My training so far is on derivative pricing (+ modeling) theories and portfolio theory. These are all classic topics with well-established theories. very academic, idealized theories, but surprisingly generations of students get trained on these and go into the field and make good money.

i have working knowledge in option pricing, bond math and a bit of personal experience as an equity investor. I find the theories too academic, too idealist, far removed from real trading. I feel like learning traditional Chinese landscape painting — seriously distorted and out of perspective.

These theories are actually the content of all the major quant finance programs. Therefore, many young quants every year are trained on these theories.

In fact, the professors can't teach anything but academic theories. These are what they are best at. Professors aren't traders or fund managers, so their strength is not in application of theories to practical challenges in order to achieve investment success.

The theories are impressive efforts to simplify the complicated realities in finance. (Best examples would be tail risk, volatility skew) But they are still rather imperfect. However, the trainees often went on to get good jobs and make good money.

quant trend – more stats, less theory or complex model

I see increasing evidence (though anecdotal) that real world quant roles now require less math theory, and more programming.

A Barcap friend told me many (mostly buy-side) pricing systems basically take market quotes as the most reliable price, rather than computing a theoretical price from a complicated model. Why hire so many math wizards to build a model when the output is … questionable in the face of live price on the market? You can tune (based on market data!) your model to output a price, but I feel it has to be consistent with market prices. When they become inconsistent, either your model is imperfect or it has “discovered” a mispriced security or some rare trading opportunity like a stat arb. Well, I feel the chance of “discovery” is higher the simpler your model is. Further, how do you know this “opportunity” (if true) can’t be discovered by a simple analysis without a model? If you are after such opportunities, then the faster you process market data, the earlier you catch the opportunity. That means simpler math. Complicated model is harder to program right, i.e. more bugs.

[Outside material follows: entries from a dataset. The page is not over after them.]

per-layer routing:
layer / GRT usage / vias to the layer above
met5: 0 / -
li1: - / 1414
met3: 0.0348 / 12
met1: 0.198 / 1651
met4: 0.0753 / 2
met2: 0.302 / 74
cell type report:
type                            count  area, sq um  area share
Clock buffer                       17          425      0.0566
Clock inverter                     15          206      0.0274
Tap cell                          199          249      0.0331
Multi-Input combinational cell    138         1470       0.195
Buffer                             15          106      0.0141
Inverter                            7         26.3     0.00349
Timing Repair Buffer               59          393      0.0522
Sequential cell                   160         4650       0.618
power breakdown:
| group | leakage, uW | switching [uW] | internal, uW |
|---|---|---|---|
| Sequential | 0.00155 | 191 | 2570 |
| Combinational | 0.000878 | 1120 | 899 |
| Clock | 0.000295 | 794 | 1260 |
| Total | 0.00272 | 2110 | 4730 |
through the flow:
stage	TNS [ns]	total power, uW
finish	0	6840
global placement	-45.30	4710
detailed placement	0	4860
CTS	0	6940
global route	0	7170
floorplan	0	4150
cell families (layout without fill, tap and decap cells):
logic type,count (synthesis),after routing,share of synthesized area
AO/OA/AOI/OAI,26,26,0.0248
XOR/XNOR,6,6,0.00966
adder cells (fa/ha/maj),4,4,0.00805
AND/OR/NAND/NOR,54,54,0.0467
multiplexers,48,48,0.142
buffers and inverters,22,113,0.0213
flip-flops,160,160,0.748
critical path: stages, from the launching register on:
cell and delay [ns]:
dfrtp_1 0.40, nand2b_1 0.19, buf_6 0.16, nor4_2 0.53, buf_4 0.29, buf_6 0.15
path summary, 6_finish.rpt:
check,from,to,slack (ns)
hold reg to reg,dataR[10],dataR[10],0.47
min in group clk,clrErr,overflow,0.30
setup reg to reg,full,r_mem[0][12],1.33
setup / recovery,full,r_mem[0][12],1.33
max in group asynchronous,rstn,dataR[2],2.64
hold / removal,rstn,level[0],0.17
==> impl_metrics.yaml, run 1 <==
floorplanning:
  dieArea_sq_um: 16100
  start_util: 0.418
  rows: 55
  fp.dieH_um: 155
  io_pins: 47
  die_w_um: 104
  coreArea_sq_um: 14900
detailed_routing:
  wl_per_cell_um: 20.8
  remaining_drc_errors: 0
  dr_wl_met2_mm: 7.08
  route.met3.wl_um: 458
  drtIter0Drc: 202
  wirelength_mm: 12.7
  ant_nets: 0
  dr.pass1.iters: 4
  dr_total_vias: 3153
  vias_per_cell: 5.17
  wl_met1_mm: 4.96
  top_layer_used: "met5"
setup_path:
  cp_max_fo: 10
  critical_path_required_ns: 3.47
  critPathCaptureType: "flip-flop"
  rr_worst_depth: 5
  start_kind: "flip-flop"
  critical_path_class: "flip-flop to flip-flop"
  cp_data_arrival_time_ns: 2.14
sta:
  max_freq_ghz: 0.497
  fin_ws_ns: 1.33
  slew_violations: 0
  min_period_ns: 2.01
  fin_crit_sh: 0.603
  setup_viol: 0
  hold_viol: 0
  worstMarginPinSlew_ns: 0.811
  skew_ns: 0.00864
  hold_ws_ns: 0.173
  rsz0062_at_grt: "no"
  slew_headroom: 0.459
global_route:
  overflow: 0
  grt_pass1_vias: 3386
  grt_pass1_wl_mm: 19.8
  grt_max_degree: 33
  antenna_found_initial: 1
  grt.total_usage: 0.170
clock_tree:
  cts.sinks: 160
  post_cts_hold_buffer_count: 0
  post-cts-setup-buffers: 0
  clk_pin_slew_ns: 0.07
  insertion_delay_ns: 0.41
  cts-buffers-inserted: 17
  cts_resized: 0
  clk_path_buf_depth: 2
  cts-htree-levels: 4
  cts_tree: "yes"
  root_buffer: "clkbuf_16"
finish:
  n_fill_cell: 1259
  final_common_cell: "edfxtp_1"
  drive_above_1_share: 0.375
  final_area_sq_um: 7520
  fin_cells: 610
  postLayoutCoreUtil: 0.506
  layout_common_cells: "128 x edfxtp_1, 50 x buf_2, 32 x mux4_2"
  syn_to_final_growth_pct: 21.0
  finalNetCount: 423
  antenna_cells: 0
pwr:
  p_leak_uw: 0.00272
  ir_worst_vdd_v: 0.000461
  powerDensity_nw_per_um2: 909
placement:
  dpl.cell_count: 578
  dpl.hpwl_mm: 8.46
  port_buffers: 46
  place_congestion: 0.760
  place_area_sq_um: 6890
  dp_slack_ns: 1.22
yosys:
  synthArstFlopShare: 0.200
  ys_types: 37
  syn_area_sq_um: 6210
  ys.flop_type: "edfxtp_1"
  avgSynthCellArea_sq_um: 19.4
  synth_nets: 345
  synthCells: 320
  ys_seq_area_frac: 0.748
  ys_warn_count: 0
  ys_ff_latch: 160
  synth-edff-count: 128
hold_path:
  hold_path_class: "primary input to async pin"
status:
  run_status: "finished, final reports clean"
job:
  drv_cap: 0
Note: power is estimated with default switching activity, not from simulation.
`config.mk`:
```
export PLATFORM = sky130hd
export DESIGN_NAME = sketch_hot_collector
export DESIGN_NICKNAME = d
export VERILOG_FILES = /design/src/rtl/sketch_pkg.sv /design/src/rtl/sketch_hot_fifo.sv /design/src/rtl/sketch_hot_collector.sv
export SDC_FILE = /design/constraint.sdc
export NUM_CORES = 1
export LEC_CHECK = 0
export ABC_AREA = 1
export ABC_CLOCK_PERIOD_IN_PS = 10730
export CORE_MARGIN = 3
export CORE_UTILIZATION = 60
export DETAILED_ROUTE_END_ITERATION = 8
export GPL_TIMING_DRIVEN = 1
export HOLD_SLACK_MARGIN = 0.08
export PLACE_DENSITY_LB_ADDON = 0.05
export SETUP_SLACK_MARGIN = 0.15
export SKIP_CTS_REPAIR_TIMING = 1
export SLEW_MARGIN = 10
export SYNTH_ARGS = -nofsm -noshare
export SYNTH_HDL_FRONTEND = slang
export SYNTH_HIERARCHICAL = 1
export SYNTH_SLANG_ARGS = --single-unit
```
`constraint.sdc`:
```
create_clock -name clk -period 10.73 [get_ports clk]
set_input_delay 3.219 -clock clk [delete_from_list [all_inputs] [get_ports clk]]
set_output_delay 3.219 -clock clk [all_outputs]
set_load 0.02 [all_outputs]
```
## config.mk

```make
export PLATFORM = sky130hd
export DESIGN_NAME = gshare_predictor_param
export DESIGN_NICKNAME = d
export VERILOG_FILES = /design/src/rtl/gshare_predictor_param.sv
export SDC_FILE = /design/constraint.sdc
export NUM_CORES = 2
export LEC_CHECK = 0
export ABC_AREA = 1
export BUFFER_PORTS_ARGS = -buffer_cell sky130_fd_sc_hd__clkbuf_2
export CAP_MARGIN = 25
export CORE_ASPECT_RATIO = 1.5
export CORE_MARGIN = 4
export CORE_UTILIZATION = 60
export CTS_BUF_LIST = sky130_fd_sc_hd__clkbuf_8
export DETAILED_ROUTE_END_ITERATION = 10
export PLACE_DENSITY_LB_ADDON = 0.2
export SLEW_MARGIN = 20
export SYNTH_ARGS = -nofsm -noshare
export SYNTH_HDL_FRONTEND = slang
export SYNTH_SLANG_ARGS = --single-unit
```

## constraint.sdc

```tcl
create_clock -name clk -period 36.1 [get_ports clk]
set_input_delay 10.83 -clock clk [delete_from_list [all_inputs] [get_ports clk]]
set_output_delay 10.83 -clock clk [all_outputs]
set_load 0.01 [all_outputs]
```

## src/rtl/gshare_predictor_param.sv

```systemverilog
// gshare_predictor_param -- gshare branch direction predictor.
// The PHT of 2-bit saturating counters is indexed by the PC slice XOR the
// global history register (GHR). After reset an INIT sweep writes CNT_INIT
// into every entry, one per cycle, before the predictor accepts traffic.
// Optional macro GSHARE_STATS_EN adds the pred_cnt / mispred_cnt counters.
module gshare_predictor_param #(
  parameter int         PC_W     = 32,
  parameter int         IDX_W    = 10,
  parameter int         HIST_W   = 10,
  parameter int         PC_LSB   = 2,
  parameter logic [1:0] CNT_INIT = 2'b01
) (
  input  logic              clk,
  input  logic              rst_n,
  output logic              init_busy,
  input  logic              pred_valid,
  input  logic [PC_W-1:0]   pred_pc,
  output logic              pred_taken,
  output logic [HIST_W-1:0] pred_hist,
  input  logic              train_valid,
  input  logic [PC_W-1:0]   train_pc,
  input  logic [HIST_W-1:0] train_hist,
  input  logic              train_taken,
  input  logic              train_mispredict
`ifdef GSHARE_STATS_EN
  ,
  output logic [31:0]       pred_cnt,
  output logic [31:0]       mispred_cnt
`endif
);

  localparam int DEPTH = 1 << IDX_W;

  typedef enum logic {S_INIT, S_RUN} state_t;

  state_t            state, state_nxt;
  logic [IDX_W-1:0]  sweep;
  logic [HIST_W-1:0] ghr, ghr_nxt;
  logic [1:0]        pht [DEPTH];
  logic              run;
  logic [IDX_W-1:0]  pred_idx, train_idx;
  logic [1:0]        train_cnt, train_cnt_nxt;
  logic              recover;

  // Only the index slice of each PC matters; fold the rest away.
  logic unused_pc_bits;
  assign unused_pc_bits = ^{pred_pc, train_pc};

  // Index: PC slice XOR zero-extended history.
  assign pred_idx  = pred_pc[PC_LSB +: IDX_W]  ^ IDX_W'(ghr);
  assign train_idx = train_pc[PC_LSB +: IDX_W] ^ IDX_W'(train_hist);

  // FSM state register.
  always_ff @(posedge clk or negedge rst_n) begin
    if (!rst_n) state <= S_INIT;
    else        state <= state_nxt;
  end

  // FSM next state: leave INIT on the edge that writes the last entry.
  always_comb begin
    state_nxt = state;
    if (state == S_INIT && sweep == '1) state_nxt = S_RUN;
  end

  // FSM outputs.
  always_comb begin
    init_busy = (state == S_INIT);
    run       = (state == S_RUN);
  end

  // Sweep counter walks entries 0..DEPTH-1 while in INIT.
  always_ff @(posedge clk or negedge rst_n) begin
    if (!rst_n)                sweep <= '0;
    else if (state == S_INIT)  sweep <= sweep + 1'b1;
  end

  // Zero-latency read; the array is read before any same-cycle write lands.
  assign pred_taken = run & pht[pred_idx][1];
  assign pred_hist  = ghr;

  // Saturating counter update for the trained entry.
  always_comb begin
    train_cnt     = pht[train_idx];
    train_cnt_nxt = train_cnt;
    if (train_taken) begin
      if (train_cnt != 2'b11) train_cnt_nxt = train_cnt + 2'b01;
    end else begin
      if (train_cnt != 2'b00) train_cnt_nxt = train_cnt - 2'b01;
    end
  end

  // PHT write port: init sweep or training; no reset so it can map to RAM.
  always_ff @(posedge clk) begin
    if (init_busy)        pht[sweep]     <= CNT_INIT;
    else if (train_valid) pht[train_idx] <= train_cnt_nxt;
  end

  // GHR next value: mispredict recovery overrides speculative shift.
  // Shift-and-OR form keeps HIST_W=1 legal without slicing [-1:0].
  assign recover = train_valid & train_mispredict;
  always_comb begin
    ghr_nxt = ghr;
    if (run) begin
      if (recover)         ghr_nxt = (train_hist << 1) | HIST_W'(train_taken);
      else if (pred_valid) ghr_nxt = (ghr << 1) | HIST_W'(pred_taken);
    end
  end

  // GHR register.
  always_ff @(posedge clk or negedge rst_n) begin
    if (!rst_n) ghr <= '0;
    else        ghr <= ghr_nxt;
  end

`ifdef GSHARE_STATS_EN
  // Saturating statistics, frozen while the sweep runs.
  always_ff @(posedge clk or negedge rst_n) begin
    if (!rst_n) begin
      pred_cnt    <= '0;
      mispred_cnt <= '0;
    end else if (run) begin
      if (pred_valid && pred_cnt != '1)   pred_cnt    <= pred_cnt + 32'd1;
      if (recover && mispred_cnt != '1)   mispred_cnt <= mispred_cnt + 32'd1;
    end
  end
`endif

endmodule

```

**Word-level counts from Yosys, hierarchy flattened**

Memory sizes are Yosys's and may differ from the RTL's.
Cells that the tools add are included.

- Memories: 1
- Register bits: 21
- Input port bits: 80
- Output and inout bits: 12
- Word-level logic and storage cells: 33
- Bits in writable memories: 2048

Memory list:

| memory | words | bits a word | read ports | clocked after Yosys merged registers in | write ports | RTL line | source |
|---|---|---|---|---|---|---|---|
| pht | 1024 | 2 | 2 | 0 | 1 | 39 | `logic [1:0] pht [DEPTH];` |

- Muxes and demuxes: 12
- Reduce and logical (&&, ||, !) cells: 5
- Eq/ne operators: 2
- Add/sub/neg operators: 3
- Bitwise operators: 7

Operators with widths:

| operator | count |
|---|---|
| $mux 10 | 3 |
| $or 10x1->10 | 2 |
| $xor 10x10->10 | 2 |
| $add 10x1->10 const B | 1 |
| $eq 10x10->1 const B | 1 |
| $mux 2 | 4 |
| $mux 1 | 5 |
| $reduce_bool 2->1 | 2 |
| $add 2x1->2 const B | 1 |
| $and 1x1->1 | 2 |
| $ne 2x2->1 const B | 1 |
| $reduce_and 2->1 | 1 |
| $reduce_or 2->1 | 1 |
| $sub 2x1->2 const B | 1 |
| $logic_and 1x1->1 | 1 |
| $not 1->1 | 1 |

**Longest topological paths before layout**

An unclocked memory read counts as a cell.

- Depth after elaboration: 6
- Depth in mapped cells: 21
- Gate-level depth less buffers: 19

**Least setup slack after synthesis**

Ideal clock, no wire load.

- Path kind: input to register
- From: input train_hist[1]
- To: memory pht[0][1] (data pin)
- Buffers on the path: 3
- Setup slack: -9225 ps
- Library setup time: 5700 ps
- Data arrival time: 39625 ps
- Required time: 30400 ps
- Stages: 18
- Cell sequence: inv_1 > nand2_1 > nand2_1 > buf_4 > buf_4 > clkbuf_1 > nand3_1 > nand3_1 > nand3_1 > nand3_1 > nand3_1 > nand3_1 > nand3_1 > nand3_1 > nand3_1 > nand2_1 > nand2_1 > a21oi_1

- Longest elaborated chain between the ends: 6
- Elaborated cells on any way between the ends: 10
- Classes of those cells: add/sub: 2; eq/ne: 1; mux: 4; bitwise: 1; reduce/logical: 1; memory: 1

RTL lines:

| item | RTL line | source |
|---|---|---|
| from (decl) | 22 | `input logic [HIST_W-1:0] train_hist,` |
| $xor 10x10->10 (*) | 51 | `assign train_idx = train_pc[PC_LSB +: IDX_W] ^ IDX_W'(train_hist);` |
| $mem_v2 1024x2 (*) | n/a |  |
| $sub 2x1->2 (tied with other cells) | 88 | `if (train_cnt != 2'b00) train_cnt_nxt = train_cnt - 2'b01;` |
| $mux 2 (on tied branches) | 88, 86 |  |
| $mux 2 (*) | 85 | `if (train_taken) begin` |
| $mux 2 (no line) (*) | n/a |  |
| to (decl) | 39 |  |

Mark *: on every way between the ends. The rest lies on a longest branch, timed or not.

**Final worst setup path**

- From: input pred_pc[2]
- To: output pred_taken

- Longest elaborated chain between the ends: 3

RTL lines:

| item | RTL line | source |
|---|---|---|
| from (decl) | 17 | `input logic [PC_W-1:0] pred_pc,` |
| $xor 10x10->10 | 50 | `assign pred_idx = pred_pc[PC_LSB +: IDX_W] ^ IDX_W'(ghr);` |
| $mem_v2 1024x2 | n/a |  |
| $and 1x1->1 | 78 | `assign pred_taken = run & pht[pred_idx][1];` |
| to (decl) | 18 | `output logic pred_taken,` |

Every way passes these cells.

==> out/qor.yml <==
cts:
  hold_buffers: 0
  cts.sinks: 2069
  cts-resized-gates: 0
  cts_setup_buffers: 0
  cts_buffers: 315
  clk_pin_slew_ns: 0.06
  tritoncts: "built"
  cts-root-buf: "clkbuf_8"
  cts.path.max_buffers: 4
  htreeDepth: 5
  insertion_delay_ns: 1.06
place:
  preCtsSetupSlack_ns: 9.38
  dp_hpwl_um: 172000
  dp.cells: 12526
  post_dp_cell_area_um2: 104000
  port_buffers: 47
  gp_congestion: 0.917
timing:
  fin_skew_ns: 0.0529
  holdWs_ns: 0.523
  period_needed_ns: 26.93
  hold_viol: 0
  rsz0062_at_grt: "no"
  setup_violations: 0
  finalMaxSlewViolations: 0
  finalWorstSetupSlack_ns: 9.17
  worstMarginPinSlew_ns: 1.28
  period_share_pct: 74.6
  fin_tns_setup_ns: 0
  slew_headroom_pct: 13.8
  timing.fmax_mhz: 37.1
synthesis:
  ys_seq_elements: 2069
  synth.distinct_cells: 35
  synth_nets: 11016
  synthXorXnorAreaFrac_pct: 0.230
  synth-simple-area-share_pct: 25.0
  synthCells: 10935
  yosysWarnings: 0
  synth_mux_area_share_pct: 0
  synth_flop_cell: "edfxtp_1"
  async_flop_share_pct: 1.01
  synth_edf_count: 2048
  ys_seq_area_share_pct: 60.6
  synth-adder-area-share_pct: 0.0122
  synth_area_um2: 102000
  synth-compound-area-share_pct: 5.99
  syn_avg_cell_area_um2: 9.36
  synth_top_family_by_area: "simple AND/OR/NAND/NOR gates"
layout:
  area_delta_synth_final_pct: 7.06
  final_cell_count_no_fill: 13087
  multi_input_area_um2: 32400
  layout_common_cells: "2,235 x nand2_1, 2,168 x nand3_1, 2,048 x edfxtp_1"
  nNetsFinal: 10686
  layout_commonest_cell: "nand2_1"
  stdcell_area_um2: 110000
  n_fill_cell: 13523
  final_layout_size_suffix_gt1_share_pct: 8.79
  seq_area_um2: 62000
  post-route-util_pct: 64.7
global_route:
  antenna_found_initial: 15
  grt_usage_pct: 36.0
  grt_pass1_wl_um: 479000
  grt_max_degree: 252
  overflow: 0
  grt_pass1_vias: 81010
worst_hold_path:
  hold_class: "reg2reg"
route:
  wire_per_inst_um: 25.1
  drtIter0Drc: 11741
  drtPass1Iterations: 9
  drcViolationCount: 0
  vias: 83040
  via_per_inst: 6.35
  drt-total-wl_um: 329000
  ant_nets: 0
critical_path:
  worst-path-max-fanout: 147
  cp-end-kind: "primary output"
  critical_path_class: "in2out"
  crit_arrival_ns: 16.10
  startpoint_type: "input port"
  crit_required_ns: 25.27
die:
  die_w_um: 345
  coreArea_um2: 169000
  initial_core_util_pct: 60.4
  die_y_um: 514
  boundaryPins: 92
  dieArea_um2: 177000
  num_rows: 185
power_and_ir_drop:
  powerDensity_nw_per_um2: 45.4
  p_leak_nw: 42.9
  fin_total_pwr_mw: 4.98
  peakVddDrop_v: 0.0000459
job:
  maxCapViolCount: 0
outcome:
  run_status: "completed"
where the power goes:
group | switching [mW] | internal (mW)
logic | 0.392 | 0.146
clock network | 0.897 | 0.948
registers | 0 | 2.60
synth_stat cells, types with 14 or more instances:
library cell  count  area, um2
nand2_1        2262       8490
nand3_1        2183      10900
edfxtp_1       2048      61500
inv_1          1214       4560
nor2_1         1124       4220
o211ai_1        692       5190
clkbuf_1        417       1570
buf_2           284       1420
or2_2           267       1670
o21ai_0         143        716
buf_1           116        435
buf_6            21        236
dfrtp_1          21        526
buf_4            20        150
or2_1            20        125
o21ai_1          19       95.1
xnor2_1          18        158
nor3_1           14       70.1
layer usage:
layer | track usage [%] | wire [um] | vias to the layer above | share of wire (%)
li1 | - | - | 36385 | -
met1 | 43.6 | 110000 | 39203 | 33
met2 | 55.8 | 146000 | 5958 | 44
met3 | 9.92 | 47000 | 1480 | 14
met4 | 25.9 | 26600 | 14 | 8.1
met5 | 0 | 128 | - | 0.039
worst paths after layout:
kind,from,endpoint,slack (ns),depth (start not counted)
min,sweep[6]$_DFFE_PN0N_,sweep[6]$_DFFE_PN0N_,0.52,1
min in group asynchronous,rst_n,sweep[1]$_DFFE_PN0N_,9.86,1
min reg2reg,sweep[6]$_DFFE_PN0N_,sweep[6]$_DFFE_PN0N_,0.52,1
max in group asynchronous,rst_n,pred_hist[6]$_DFFE_PN0P_,25.73,1
max,pred_pc[2],pred_taken,9.17,20
max reg2reg,pht[381][0]$_DFFE_PP_,pht[374][0]$_DFFE_PP_,30.01,18
sequential cells by signal (all words and copies together), names as in the netlist:
name       count
sweep         10
run            1
pred_hist     10
pht         2048
cells by family after synthesis:
group / count (synthesis)
simple gates: 5884
xor+xnor: 26
compound gates: 873
buf+inv: 2082
fa+ha+maj: 1
flops: 2069
area by class of cell:
cell class / count / area share, %
flip-flops and latches: 2069 / 56.6
multi-input cells: 6784 / 29.5
inverters: 1221 / 4.21
clock buffers: 324 / 4.07
well taps: 2244 / 2.56
repair buffers: 214 / 1.81
clock inverters: 221 / 1.23
diodes: 10 / 0.0228
critical path, cell delays in order:
cell and delay [ns]:
clkbuf_2 0.10, inv_1 0.07, nand2_1 0.08, nand2_4 0.49, buf_12 0.65, buf_4 0.78
buf_4 0.78, nand2_1 0.11, o211ai_1 0.13, nand3_1 0.09, nand3_1 0.15, nand3_1 0.16
nand3_1 0.31, nand3_1 0.13, nand3_1 0.27, nand3_1 0.13, nand3_1 0.13, nand3_1 0.23
inv_1 0.12, clkbuf_2 0.13
Power figures use the tool's default switching activity.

A Danske quant shared how important programming is to a quant. Ultimately, the quants are hired to help traders make decisions. Every Trader loves usable soft market data they can play with. Whatever great idea you have, you’ve got to put it into a computer, otherwise no one will use it.

My young quant friends in Barcap and MS shared that in the first few years as a quant, programming is probably the most important skill.

For a buy-side quant (usually in eq and FX), stats know-how is probably more relevant than stoch or volatility. I think a high frequency shop won’t trade a lot of options, since liquidity is much lower. I guess many buy-sides do trade options, largely for hedging or to earn the premium.

On the other hand, there’s still a demand for the deep theoretical knowledge. I feel the math jargon is still an entry requirement for any quant role. Otherwise you don’t know what people are talking about. These jargon terms require a hell lot of background knowledge, probably taking a few years. Even the basic BS model can easily throw a curve ball. I bet you can’t catch unless you did a few months of “home work”.

Now a much bigger curve ball — Interest rate derivatives are the most math-intensive. (Danske is actually an IRD sell-side.) I was told credit derivatives add additional complexity, but I’d guess bulk of the math complexity is in the IR stoch vol. There are even more complicated products (MBS?) out there but the total profit in that market must be big enough to justify hiring quants. Structured derivatives market probably qualify as such a market.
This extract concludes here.